With lesson #5, we began our discussion with the “God-shaped hole” in our hearts and how we “fill it.” Some of the answers were no surprise: food, mindless activity, “personal downtime,” noise, animals, busyness, reading, talking, etc. In all of these cases, we were managing to crowd out any opportunity for a meaningful interaction with the Lord.

We all understand the basics: intimacy with God follows the formula that Weaver describes as “prayer+the Word+time=intimacy.” For some, one aspect of these was easier to practice than the other, but putting them into a viable combination is still the way. Each of us selected one of the primary areas that is a barrier for walking out this formula and then claimed one of the scriptures to counteract that barrier. For instance, for busyness, the favorite scripture was Psalm 90:12. But we also discovered that different translations are more powerful than others. For this one, a more contemporary version works very well like this: “Teach us how short our lives really are so that we may be wise” from the New Century Version.

Oftentimes, before we are Christians, Satan convinces us that we “don’t need a savior.” And then, after we are Christians, Satan convinces us of a more sinister lie, that we “don’t deserve a savior.” The group talked at length about these lies or scripts from our past and how damaging they can be to our walk. We then reviewed the very powerful metaphorical scriptures that give us strong word pictures to remember our true relationship to the Lord.

John 15:5 I am the vine, and you are the branches. If any remain in me and I remain in them, they produce much fruit. But without me they can do nothing.

Romans 8:15-16 For you have not received a spirit of slavery leading to fear again, but you have received a spirit of adoption as sons by which we cry out, “Abba! Father!” The Spirit Himself testifies with our spirit that we are children of God.

2 Corinthians 11:2 For I am jealous for you with the jealousy of God himself. I promised you as a pure bride to one husband—Christ.

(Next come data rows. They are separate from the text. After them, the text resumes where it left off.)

**config.mk**
```make
export PLATFORM = sky130hd
export DESIGN_NAME = frame_store_buffer
export DESIGN_NICKNAME = d
export VERILOG_FILES = /design/src/rtl/frame_store_buffer.sv
export SDC_FILE = /design/constraint.sdc
export NUM_CORES = 1
export LEC_CHECK = 0
export CELL_PAD_IN_SITES_DETAIL_PLACEMENT = 1
export CELL_PAD_IN_SITES_GLOBAL_PLACEMENT = 2
export CORE_UTILIZATION = 49
export DETAILED_ROUTE_END_ITERATION = 10
export DONT_BUFFER_PORTS = 1
export GPL_TIMING_DRIVEN = 0
export PLACE_DENSITY_LB_ADDON = 0.15
export SYNTH_ARGS = -nofsm -noshare
export SYNTH_HDL_FRONTEND = slang
export SYNTH_SLANG_ARGS = --single-unit
```
**constraint.sdc**
```tcl
create_clock -name clk -period 8.8 [get_ports clk]
set_clock_uncertainty 0.1 [all_clocks]
set_input_delay 2.2 -clock clk [delete_from_list [all_inputs] [get_ports clk]]
set_output_delay 2.2 -clock clk [all_outputs]
set_load 0.01 [all_outputs]
```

This week, I challenged the group to really appropriate these images … to really appropriate time to be with the Lord. This book and this study will only be just another “nice study” if we don’t seriously make some changes in our behaviors. We say we want intimacy, but what are we doing to make that happen? This study is just another way he can hold up a mirror to show us the truth of ourselves… in a loving way. Remember the story of “My Heart Christ’s Home.” The Lord is waiting there for us. Let us meet Him there.